Introduction to Natural Language Processing

  • 2. An Introduction to Machine Learning in Natural Language Processing The use of different techniques from computer science to understand and manipulate human language and speech. Isar Nejadgholi isar@imrsv.ai
  • 3. What do we want machines to learn? • Prediction or labeling • Reasoning • Understanding • Language generation
  • 4. LANGUAGE IS HARD Irony and sarcasm Elizabeth told Amanda that she had a problem. Reference resolution The tank was full of water I saw the military tank. Lexical ambiguity visiting relatives can cause problems. Syntactic (structural) ambiguity I bought an iPhone a few days ago. It was such a nice phone. The touch screen was really cool. The battery life was not long, though and my mother thought the phone was too expensive. Subjectivity of annotations Tell me something I don’t know.
  • 6. Classical Natural Language Processing Computational Linguistics Statistical and Probabilistic ML
  • 7. TEXT REPRESENTATION IN CLASSICAL NLP Term frequency vector How to get a dense and informative representation? … …
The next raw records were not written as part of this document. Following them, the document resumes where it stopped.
`config.mk`:
```
export PLATFORM = sky130hd
export DESIGN_NAME = distb_fir_serial_flat
export DESIGN_NICKNAME = d
export VERILOG_FILES = /design/src/rtl/distb_fir_serial_if.sv /design/src/rtl/distb_fir_serial.sv /design/src/flat_wrapper.sv
export SDC_FILE = /design/constraint.sdc
export NUM_CORES = 1
export LEC_CHECK = 0
export ABC_CLOCK_PERIOD_IN_PS = 12300
export CORE_UTILIZATION = 35
export CTS_CLUSTER_DIAMETER = 100
export DETAILED_ROUTE_END_ITERATION = 16
export PLACE_DENSITY = 0.47
export SETUP_SLACK_MARGIN = 0.5
export SLEW_MARGIN = 5
export SYNTH_ARGS = -nofsm -noshare
export SYNTH_HDL_FRONTEND = slang
export SYNTH_SLANG_ARGS = --single-unit
```
`constraint.sdc`:
```
create_clock -name clk -period 12.3 [get_ports clk]
set_input_delay 1.23 -clock clk [delete_from_list [all_inputs] [get_ports clk]]
set_output_delay 1.23 -clock clk [all_outputs]
set_load 0.05 [all_outputs]
```
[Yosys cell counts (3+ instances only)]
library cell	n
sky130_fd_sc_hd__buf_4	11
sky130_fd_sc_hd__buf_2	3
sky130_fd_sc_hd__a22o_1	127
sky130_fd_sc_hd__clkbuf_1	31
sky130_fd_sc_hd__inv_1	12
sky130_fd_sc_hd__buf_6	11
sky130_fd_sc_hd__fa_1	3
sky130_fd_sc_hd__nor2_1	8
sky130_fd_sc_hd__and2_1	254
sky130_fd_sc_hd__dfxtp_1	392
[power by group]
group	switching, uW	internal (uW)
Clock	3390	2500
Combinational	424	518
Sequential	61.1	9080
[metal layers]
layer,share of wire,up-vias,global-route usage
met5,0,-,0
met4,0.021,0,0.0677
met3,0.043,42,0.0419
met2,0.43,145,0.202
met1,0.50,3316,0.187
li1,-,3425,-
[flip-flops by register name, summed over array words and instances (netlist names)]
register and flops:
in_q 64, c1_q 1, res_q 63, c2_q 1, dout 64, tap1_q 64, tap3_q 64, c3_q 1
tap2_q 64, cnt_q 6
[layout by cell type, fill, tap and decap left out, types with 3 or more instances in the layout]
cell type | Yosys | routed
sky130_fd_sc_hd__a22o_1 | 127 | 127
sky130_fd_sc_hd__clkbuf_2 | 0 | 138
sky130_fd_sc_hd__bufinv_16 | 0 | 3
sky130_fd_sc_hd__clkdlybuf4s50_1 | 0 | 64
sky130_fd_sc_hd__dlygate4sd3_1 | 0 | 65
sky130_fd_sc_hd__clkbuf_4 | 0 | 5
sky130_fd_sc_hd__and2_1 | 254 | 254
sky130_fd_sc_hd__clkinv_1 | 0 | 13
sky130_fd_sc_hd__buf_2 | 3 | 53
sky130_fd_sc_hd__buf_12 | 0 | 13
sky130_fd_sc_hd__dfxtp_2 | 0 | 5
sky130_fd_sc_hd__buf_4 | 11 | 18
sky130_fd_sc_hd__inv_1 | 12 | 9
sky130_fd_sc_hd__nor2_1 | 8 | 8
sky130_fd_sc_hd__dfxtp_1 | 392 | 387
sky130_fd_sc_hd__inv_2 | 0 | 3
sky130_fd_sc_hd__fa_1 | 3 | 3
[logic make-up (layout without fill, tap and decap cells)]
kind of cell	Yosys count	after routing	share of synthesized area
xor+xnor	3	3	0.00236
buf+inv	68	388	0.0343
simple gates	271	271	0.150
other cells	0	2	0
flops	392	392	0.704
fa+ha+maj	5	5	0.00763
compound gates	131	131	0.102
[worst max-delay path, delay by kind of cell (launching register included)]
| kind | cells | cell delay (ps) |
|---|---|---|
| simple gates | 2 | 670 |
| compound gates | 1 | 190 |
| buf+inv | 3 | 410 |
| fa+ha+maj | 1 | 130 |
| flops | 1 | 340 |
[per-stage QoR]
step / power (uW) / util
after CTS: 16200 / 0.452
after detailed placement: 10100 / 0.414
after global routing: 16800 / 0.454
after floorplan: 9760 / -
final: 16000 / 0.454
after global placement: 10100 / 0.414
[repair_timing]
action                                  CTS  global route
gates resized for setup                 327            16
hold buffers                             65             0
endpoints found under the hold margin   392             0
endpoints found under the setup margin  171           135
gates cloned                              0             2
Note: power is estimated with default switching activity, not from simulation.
<file path="config.mk">
export PLATFORM = sky130hd
export DESIGN_NAME = rf_multiport
export DESIGN_NICKNAME = d
export VERILOG_FILES = /design/src/rtl/rf_pkg.sv /design/src/rtl/rf_dump_fsm.sv /design/src/rtl/rf_multiport.sv
export SDC_FILE = /design/constraint.sdc
export NUM_CORES = 1
export LEC_CHECK = 0
export BUFFER_PORTS_ARGS = -buffer_cell sky130_fd_sc_hd__buf_2
export CELL_PAD_IN_SITES_DETAIL_PLACEMENT = 1
export CELL_PAD_IN_SITES_GLOBAL_PLACEMENT = 2
export CORE_MARGIN = 3
export CORE_UTILIZATION = 44
export CTS_CLUSTER_SIZE = 24
export DETAILED_ROUTE_END_ITERATION = 10
export GPL_TIMING_DRIVEN = 0
export PLACE_DENSITY_LB_ADDON = 0.25
export SLEW_MARGIN = 20
export SYNTH_ARGS = -nofsm -noshare
export SYNTH_HDL_FRONTEND = slang
export SYNTH_SLANG_ARGS = --single-unit
</file>
<file path="constraint.sdc">
create_clock -name clk -period 3.6 [get_ports clk]
set_clock_uncertainty 0.15 [all_clocks]
set_input_delay 0 -clock clk [delete_from_list [all_inputs] [get_ports clk]]
set_output_delay 0 -clock clk [all_outputs]
set_load 0.05 [all_outputs]
</file>
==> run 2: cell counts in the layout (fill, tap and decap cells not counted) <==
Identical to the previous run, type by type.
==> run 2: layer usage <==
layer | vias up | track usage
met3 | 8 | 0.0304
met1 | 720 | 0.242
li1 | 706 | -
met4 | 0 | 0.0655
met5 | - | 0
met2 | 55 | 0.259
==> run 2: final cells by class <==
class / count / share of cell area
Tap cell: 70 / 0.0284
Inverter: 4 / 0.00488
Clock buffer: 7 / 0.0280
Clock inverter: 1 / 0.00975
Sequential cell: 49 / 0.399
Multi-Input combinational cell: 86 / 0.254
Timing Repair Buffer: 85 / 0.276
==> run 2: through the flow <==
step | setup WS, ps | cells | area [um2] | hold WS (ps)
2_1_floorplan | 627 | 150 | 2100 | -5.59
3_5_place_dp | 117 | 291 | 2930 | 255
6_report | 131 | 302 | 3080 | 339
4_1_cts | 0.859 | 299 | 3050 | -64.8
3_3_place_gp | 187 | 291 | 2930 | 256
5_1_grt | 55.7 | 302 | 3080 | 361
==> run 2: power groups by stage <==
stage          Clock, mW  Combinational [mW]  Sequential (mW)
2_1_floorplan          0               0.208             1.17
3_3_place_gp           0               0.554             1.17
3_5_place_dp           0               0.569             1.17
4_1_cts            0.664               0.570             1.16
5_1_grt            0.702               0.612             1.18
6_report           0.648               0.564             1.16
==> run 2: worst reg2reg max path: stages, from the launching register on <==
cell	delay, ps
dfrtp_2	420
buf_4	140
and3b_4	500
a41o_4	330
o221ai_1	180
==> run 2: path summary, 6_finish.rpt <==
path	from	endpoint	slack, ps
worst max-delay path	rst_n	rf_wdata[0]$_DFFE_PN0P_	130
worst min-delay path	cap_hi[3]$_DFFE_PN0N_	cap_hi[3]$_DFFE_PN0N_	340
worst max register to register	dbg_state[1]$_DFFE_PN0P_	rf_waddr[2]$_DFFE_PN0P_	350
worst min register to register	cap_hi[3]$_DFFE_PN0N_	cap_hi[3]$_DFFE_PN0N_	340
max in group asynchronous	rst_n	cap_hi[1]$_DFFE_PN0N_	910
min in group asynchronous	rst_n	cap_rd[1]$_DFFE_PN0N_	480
$ cat config.mk
export PLATFORM = sky130hd
export DESIGN_NAME = scan_sequencer
export DESIGN_NICKNAME = d
export VERILOG_FILES = /design/src/rtl/scan_sequencer.sv
export SDC_FILE = /design/constraint.sdc
export NUM_CORES = 1
export LEC_CHECK = 0
export CAP_MARGIN = 20
export CORE_ASPECT_RATIO = 1.25
export CORE_MARGIN = 10
export CORE_UTILIZATION = 48
export DETAILED_ROUTE_END_ITERATION = 6
export GPL_ROUTABILITY_DRIVEN = 0
export PLACE_DENSITY = 0.78
export SLEW_MARGIN = 25
export SYNTH_ARGS = -nofsm -noshare
export SYNTH_HDL_FRONTEND = slang
export SYNTH_SLANG_ARGS = --single-unit
$ cat constraint.sdc
create_clock -name clock50Mhz -period 5.5 [get_ports clock50Mhz]
set_input_delay 1.1 -clock clock50Mhz [delete_from_list [all_inputs] [get_ports clock50Mhz]]
set_output_delay 1.1 -clock clock50Mhz [all_outputs]
set_load 0.02 [all_outputs]
==> src/rtl/aes_board_ctrl.sv <==
// Board front-end for the AES-128 core. It synchronises and debounces the
// push-buttons, builds the core text from a base value plus switches, and
// issues enc/dec starts against the core ready handshake. It also keeps the
// last result in a pageable LED window and stretches the done pulse.
//
// state  | meaning
// -------+--------------------------------------------------------------
// S_IDLE | waiting for an enc/dec press; text_o is latched on acceptance
// S_REQ  | request latched, waiting for core_ready_i before the start pulse
// S_BUSY | core running, waiting for core_done_i to capture the result
module aes_board_ctrl #(
  parameter int                      DATA_W          = 128,
  parameter int                      SW_W            = 4,
  parameter int                      LED_W           = 4,
  parameter logic [DATA_W-SW_W-1:0]  BASE_TEXT       = 124'h3243f6a8885a308d313198a2e037071,
  parameter int                      SYNC_STAGES     = 2,
  parameter int                      DEBOUNCE_CYCLES = 1_000_000,
  parameter int                      STRETCH_CYCLES  = 100_000_000
) (
  input  logic              clk,
  input  logic              rst,
  input  logic [SW_W-1:0]   sw,
  input  logic              btn_enc,
  input  logic              btn_dec,
  input  logic              btn_page,
  input  logic              core_ready_i,
  input  logic              core_done_i,
  input  logic [DATA_W-1:0] core_text_i,
  output logic              start_enc_o,
  output logic              start_dec_o,
  output logic [DATA_W-1:0] text_o,
  output logic [LED_W-1:0]  led,
  output logic              ready_o,
  output logic              busy_o,
  output logic              done_o
);

  localparam int N_BTN = 3;
  localparam int B_ENC = 0;
  localparam int B_DEC = 1;
  localparam int B_PAGE = 2;

  localparam int              DB_W    = (DEBOUNCE_CYCLES > 1) ? $clog2(DEBOUNCE_CYCLES) : 1;
  localparam logic [DB_W-1:0] DB_TC   = DB_W'(DEBOUNCE_CYCLES - 1);
  localparam int              ST_W    = $clog2(STRETCH_CYCLES + 1);
  localparam logic [ST_W-1:0] ST_LOAD = ST_W'(STRETCH_CYCLES);
  localparam int              PAGES   = DATA_W / LED_W;
  localparam int              PG_W    = (PAGES > 1) ? $clog2(PAGES) : 1;
  localparam logic [PG_W-1:0] PG_LAST = PG_W'(PAGES - 1);

  typedef enum logic [1:0] {
    S_IDLE = 2'd0,
    S_REQ  = 2'd1,
    S_BUSY = 2'd2
  } state_t;

  logic [N_BTN-1:0][SYNC_STAGES-1:0] sync_q, sync_d;
  logic [N_BTN-1:0][DB_W-1:0]        db_cnt_q, db_cnt_d;
  logic [N_BTN-1:0]                  db_q, db_d;
  logic [N_BTN-1:0]                  btn_raw, btn_s, press;

  state_t            state_q, state_d;
  logic              op_enc_q, op_enc_d;
  logic [DATA_W-1:0] text_q, text_d;
  logic              start_enc_q, start_enc_d;
  logic              start_dec_q, start_dec_d;
  logic [DATA_W-1:0] result_q, result_d;
  logic [PG_W-1:0]   page_q, page_d;
  logic [LED_W-1:0]  led_q, led_d;
  logic [ST_W-1:0]   stretch_q, stretch_d;

  // Synchroniser shift and debounce: count consecutive cycles of disagreement,
  // flip the debounced level at terminal count and flag a rising press.
  always_comb begin
    btn_raw = {btn_page, btn_dec, btn_enc};
    for (int i = 0; i < N_BTN; i++) begin
      sync_d[i]   = {sync_q[i][SYNC_STAGES-2:0], btn_raw[i]};
      btn_s[i]    = sync_q[i][SYNC_STAGES-1];
      db_d[i]     = db_q[i];
      db_cnt_d[i] = '0;
      press[i]    = 1'b0;
      if (btn_s[i] != db_q[i]) begin
        if (db_cnt_q[i] == DB_TC) begin
          db_d[i]  = btn_s[i];
          press[i] = btn_s[i];
        end else begin
          db_cnt_d[i] = db_cnt_q[i] + 1'b1;
        end
      end
    end
  end

  // Request FSM, start pulse generation, result capture and done stretch.
  always_comb begin
    state_d     = state_q;
    op_enc_d    = op_enc_q;
    text_d      = text_q;
    start_enc_d = 1'b0;
    start_dec_d = 1'b0;
    result_d    = result_q;
    stretch_d   = (stretch_q != '0) ? stretch_q - 1'b1 : stretch_q;
    case (state_q)
      S_IDLE: begin
        if (press[B_ENC] || press[B_DEC]) begin
          op_enc_d = press[B_ENC];
          text_d   = {BASE_TEXT, sw};
          state_d  = S_REQ;
        end
      end
      S_REQ: begin
        if (core_ready_i) begin
          start_enc_d = op_enc_q;
          start_dec_d = ~op_enc_q;
          state_d     = S_BUSY;
        end
      end
      S_BUSY: begin
        if (core_done_i) begin
          result_d  = core_text_i;
          stretch_d = ST_LOAD;
          state_d   = S_IDLE;
        end
      end
      default: state_d = S_IDLE;
    endcase
  end

  // LED page select with wrap; the window is registered from the current page.
  always_comb begin
    page_d = page_q;
    if (press[B_PAGE]) begin
      page_d = (page_q == PG_LAST) ? '0 : page_q + 1'b1;
    end
    led_d = result_q[page_q*LED_W +: LED_W];
  end

  // State register with synchronous reset.
  always_ff @(posedge clk) begin
    if (rst) begin
      sync_q      <= '0;
      db_cnt_q    <= '0;
      db_q        <= '0;
      state_q     <= S_IDLE;
      op_enc_q    <= 1'b0;
      text_q      <= {BASE_TEXT, {SW_W{1'b0}}};
      start_enc_q <= 1'b0;
      start_dec_q <= 1'b0;
      result_q    <= '0;
      page_q      <= '0;
      led_q       <= '0;
      stretch_q   <= '0;
    end else begin
      sync_q      <= sync_d;
      db_cnt_q    <= db_cnt_d;
      db_q        <= db_d;
      state_q     <= state_d;
      op_enc_q    <= op_enc_d;
      text_q      <= text_d;
      start_enc_q <= start_enc_d;
      start_dec_q <= start_dec_d;
      result_q    <= result_d;
      page_q      <= page_d;
      led_q       <= led_d;
      stretch_q   <= stretch_d;
    end
  end

  assign start_enc_o = start_enc_q;
  assign start_dec_o = start_dec_q;
  assign text_o      = text_q;
  assign led         = led_q;
  assign ready_o     = (state_q == S_IDLE) && core_ready_i;
  assign busy_o      = (state_q != S_IDLE);
  assign done_o      = (stretch_q != '0);

endmodule
--- config.mk ---
export PLATFORM = sky130hd
export DESIGN_NAME = ocr_result_sequencer
export DESIGN_NICKNAME = d
export VERILOG_FILES = /design/src/rtl/ocr_result_sequencer.sv
export SDC_FILE = /design/constraint.sdc
export NUM_CORES = 1
export LEC_CHECK = 0
export CAP_MARGIN = 20
export CORE_ASPECT_RATIO = 1.1
export CORE_MARGIN = 2
export CORE_UTILIZATION = 50
export DETAILED_ROUTE_END_ITERATION = 10
export GPL_ROUTABILITY_DRIVEN = 0
export PLACE_DENSITY = 0.8
export REMOVE_ABC_BUFFERS = 1
export SLEW_MARGIN = 20
export SYNTH_ARGS = -nofsm -noshare
export SYNTH_HDL_FRONTEND = slang
export SYNTH_SLANG_ARGS = --single-unit
--- constraint.sdc ---
create_clock -name clk -period 5.45 [get_ports clk]
set_clock_uncertainty 0.05 [all_clocks]
set_input_delay 0.545 -clock clk [delete_from_list [all_inputs] [get_ports clk]]
set_output_delay 0.545 -clock clk [all_outputs]
set_load 0.05 [all_outputs]
--- src/rtl/ocr_result_sequencer.sv ---
// ocr_result_sequencer: result/status back-end for the OCR FPGA top level.
// It handles reset synchronisation, the heartbeat, and the inference watchdog.
// It also drives a time-multiplexed seven-segment history of the latest
// classifications.
// Optional build macro: TIMEOUT_AUTO_RECOVER_EN. When defined, TIMEOUT returns
// to IDLE once bnn_enable drops. When undefined, only clear or reset leaves TIMEOUT.
module ocr_result_sequencer #(
  parameter int NUM_DIGITS     = 4,
  parameter int CLASS_W        = 4,
  parameter int NUM_CLASSES    = 10,
  parameter int SCAN_DIV       = 1000,
  parameter int HB_DIV         = 25000000,
  parameter int TIMEOUT_CYCLES = 65536,
  parameter int RST_STAGES     = 2
) (
  input  logic                  clk,
  input  logic                  rst_n_pin,
  output logic                  rst_n_out,
  input  logic                  bnn_enable,
  input  logic                  result_ready,
  input  logic [CLASS_W-1:0]    result_out,
  input  logic                  clear,
  output logic [6:0]            seg,
  output logic [NUM_DIGITS-1:0] an,
  output logic                  heartbeat,
  output logic                  busy,
  output logic                  timeout_err,
  output logic [7:0]            result_count
);

  localparam int SLOT_W = (SCAN_DIV > 1) ? $clog2(SCAN_DIV) : 1;
  localparam int HB_W   = (HB_DIV > 1) ? $clog2(HB_DIV) : 1;
  localparam int WD_W   = (TIMEOUT_CYCLES > 1) ? $clog2(TIMEOUT_CYCLES) : 1;
  localparam int IDX_W  = (NUM_DIGITS > 1) ? $clog2(NUM_DIGITS) : 1;

  localparam logic [SLOT_W-1:0] SLOT_LAST = SLOT_W'(SCAN_DIV - 1);
  localparam logic [HB_W-1:0]   HB_LAST   = HB_W'(HB_DIV - 1);
  localparam logic [WD_W-1:0]   WD_LAST   = WD_W'(TIMEOUT_CYCLES - 1);
  localparam logic [IDX_W-1:0]  IDX_LAST  = IDX_W'(NUM_DIGITS - 1);

  typedef enum logic [1:0] {IDLE, RUN, DONE, TIMEOUT} state_t;

  state_t                state_q, state_d;
  logic [WD_W-1:0]       wd_q, wd_d;
  logic                  terr_d;
  logic                  capture;
  logic [RST_STAGES-1:0] rst_sync;
  logic [SLOT_W-1:0]     slot_p0;
  logic [IDX_W-1:0]      idx_p0;
  logic [HB_W-1:0]       hb_cnt;
  logic                  hist_vld [NUM_DIGITS];
  logic [CLASS_W-1:0]    hist_cls [NUM_DIGITS];
  logic [6:0]            seg_nxt;
  logic [NUM_DIGITS-1:0] an_nxt;

  // Active-low seven-segment glyph {g..a}; invalid or out-of-range classes are blank.
  function automatic logic [6:0] seg_decode(input logic vld, input logic [CLASS_W-1:0] cls);
    logic [6:0] s;
    s = 7'h7F;
    if (vld && (32'(cls) < NUM_CLASSES)) begin
      case (32'(cls))
        0:       s = 7'h40;
        1:       s = 7'h79;
        2:       s = 7'h24;
        3:       s = 7'h30;
        4:       s = 7'h19;
        5:       s = 7'h12;
        6:       s = 7'h02;
        7:       s = 7'h78;
        8:       s = 7'h00;
        9:       s = 7'h10;
        default: s = 7'h7F;
      endcase
    end
    return s;
  endfunction

  // Reset synchroniser: asserts asynchronously and releases after RST_STAGES edges.
  always_ff @(posedge clk or negedge rst_n_pin) begin
    if (!rst_n_pin) rst_sync <= '0;
    else            rst_sync <= {rst_sync[RST_STAGES-2:0], 1'b1};
  end

  assign rst_n_out = rst_sync[RST_STAGES-1];
  assign busy      = (state_q == RUN);

  // FSM and watchdog state registers.
  always_ff @(posedge clk or negedge rst_n_out) begin
    if (!rst_n_out) begin
      state_q     <= IDLE;
      wd_q        <= '0;
      timeout_err <= 1'b0;
    end else begin
      state_q     <= state_d;
      wd_q        <= wd_d;
      timeout_err <= terr_d;
    end
  end

  // Next state and watchdog. A result beats a timeout, and clear beats everything.
  always_comb begin
    state_d = state_q;
    wd_d    = wd_q;
    terr_d  = timeout_err;
    capture = 1'b0;
    case (state_q)
      IDLE: begin
        wd_d = '0;
        if (bnn_enable) state_d = RUN;
      end
      RUN: begin
        if (wd_q != WD_LAST) wd_d = wd_q + WD_W'(1);
        if (result_ready) begin
          capture = 1'b1;
          state_d = DONE;
        end else if (wd_q == WD_LAST) begin
          state_d = TIMEOUT;
          terr_d  = 1'b1;
        end
      end
      DONE: begin
        if (!bnn_enable) state_d = IDLE;
      end
      TIMEOUT: begin
`ifdef TIMEOUT_AUTO_RECOVER_EN
        if (!bnn_enable) state_d = IDLE;
`else
        state_d = TIMEOUT;
`endif
      end
      default: state_d = IDLE;
    endcase
    if (clear) begin
      state_d = IDLE;
      terr_d  = 1'b0;
      capture = 1'b0;
    end
  end

  // History shift register (newest in entry 0) and the saturating result counter.
  always_ff @(posedge clk or negedge rst_n_out) begin
    if (!rst_n_out) begin
      for (int i = 0; i < NUM_DIGITS; i++) begin
        hist_vld[i] <= 1'b0;
        hist_cls[i] <= '0;
      end
      result_count <= 8'd0;
    end else if (clear) begin
      for (int i = 0; i < NUM_DIGITS; i++) hist_vld[i] <= 1'b0;
      result_count <= 8'd0;
    end else if (capture) begin
      hist_vld[0] <= 1'b1;
      hist_cls[0] <= result_out;
      for (int i = 1; i < NUM_DIGITS; i++) begin
        hist_vld[i] <= hist_vld[i-1];
        hist_cls[i] <= hist_cls[i-1];
      end
      if (result_count != 8'hFF) result_count <= result_count + 8'd1;
    end
  end

  // Scan slot timer and digit index.
  always_ff @(posedge clk or negedge rst_n_out) begin
    if (!rst_n_out) begin
      slot_p0 <= '0;
      idx_p0  <= '0;
    end else if (slot_p0 == SLOT_LAST) begin
      slot_p0 <= '0;
      idx_p0  <= (idx_p0 == IDX_LAST) ? '0 : idx_p0 + IDX_W'(1);
    end else begin
      slot_p0 <= slot_p0 + SLOT_W'(1);
    end
  end

  // Glyph and digit enable for the current index; TIMEOUT overrides with 'E' on digit 0.
  always_comb begin
    if (state_q == TIMEOUT) seg_nxt = (idx_p0 == '0) ? 7'h06 : 7'h7F;
    else                    seg_nxt = seg_decode(hist_vld[idx_p0], hist_cls[idx_p0]);
    an_nxt = ~(NUM_DIGITS'(1) << idx_p0);
  end

  // ---- stage p1: segments and anodes registered together so digits never ghost ----
  always_ff @(posedge clk or negedge rst_n_out) begin
    if (!rst_n_out) begin
      seg <= 7'h7F;
      an  <= '1;
    end else begin
      seg <= seg_nxt;
      an  <= an_nxt;
    end
  end

  // Heartbeat divider: toggles each HB_DIV cycles.
  always_ff @(posedge clk or negedge rst_n_out) begin
    if (!rst_n_out) begin
      hb_cnt    <= '0;
      heartbeat <= 1'b0;
    end else if (hb_cnt == HB_LAST) begin
      hb_cnt    <= '0;
      heartbeat <= ~heartbeat;
    end else begin
      hb_cnt <= hb_cnt + HB_W'(1);
    end
  end

endmodule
  • 8. CLASSICAL NLP PIPELINE • Frequency based representation • Converting sparse representation to dense vectors using SVD-based methods • Statistical inference, probabilistic models, similarity metrics • Knowledge base of lexical rules and word relations • Character pattern matching
  • 10. NLP Meets Deep Learning Recent advances in NLP
  • 11.
  • 12. DEEP LEARNING NLP MODEL Embed, encode, attend, predict: The new deep learning formula for state-of-the-art NLP models November 10, 2016, Matthew Honnibal
  • 13. EMBED: WORD REPRESENTATION WITH WORD EMBEDDINGS INPUT PROJECTION OUTPUT w(t) w(t-2) w(t+2) w(t+1) w(t-1) Pretrained embeddings: • Word2vec • Glove • Fasttext
  • 14. REASONING WITH WORD VECTORS Pair 1 Pair 2 China - Chinese Sri Lanka - Sri Lankan Colombian - FARC Somalian - Alshabab Roma - Hungarian Bahai - Iranian Palestinian - Hamas Lebanon - Hezbollah PRRA - Preremoval RPD - post hearing Man is to woman as king is to ______? Meaning(king) - meaning(man) + meaning(woman) = ? (Mikolov et al. 2013) Analogies in Legal Embedding
  • 16. ENCODE: SENTENCE REPRESENTATION WITH RNNs • Converts concatenation of word vectors (or bag of words) to a more meaningful sentence matrix • Gets meaning of word in the context using memory and sequential modeling • Can be bidirectional • Popular models: GRU, LSTM, BiLSTM • Can be used as decoder to generate text
  • 17. Context vector or matrix Predict ATTEND: TEXT REPRESENTATION WITH ATTENTION • Reduces sentence matrix to sentence vector • Without attention this conversion is done by averaging or max pooling • Attention is a nonlinear weighted averaging of sentence matrix and context and learns what to keep
  • 18.
  • 19. UNBALANCED AND MULTI-LABEL CLASSIFICATION PROBLEM
  • 20. DATA PREPARATION Cleaning • Removing punctuations • Autocorrect a set of critical words: a$$ clowns -> ass clowns sh!t -> shit 5hit -> shit b l o o d y -> bloody Augmentation with translation • en -> fr -> en • en -> de -> en • en -> sp -> en
  • 22. VIOLENCE IN ISIS FANBOY’S TWEETS
  • 23. VIOLENT TWEETS OVER TIME Explosion in Pakistan ISIS commander killed Explosion in Turkey Numberofviolenttweets
  • 24. WHERE DO I GET THE RIGHT DATA? • Text is everywhere, but it is messy • Volume, variety and velocity • Annotation is subjective and expensive Get messy! Learn to clean! Learn to augment! Try to develop an intuition about your data!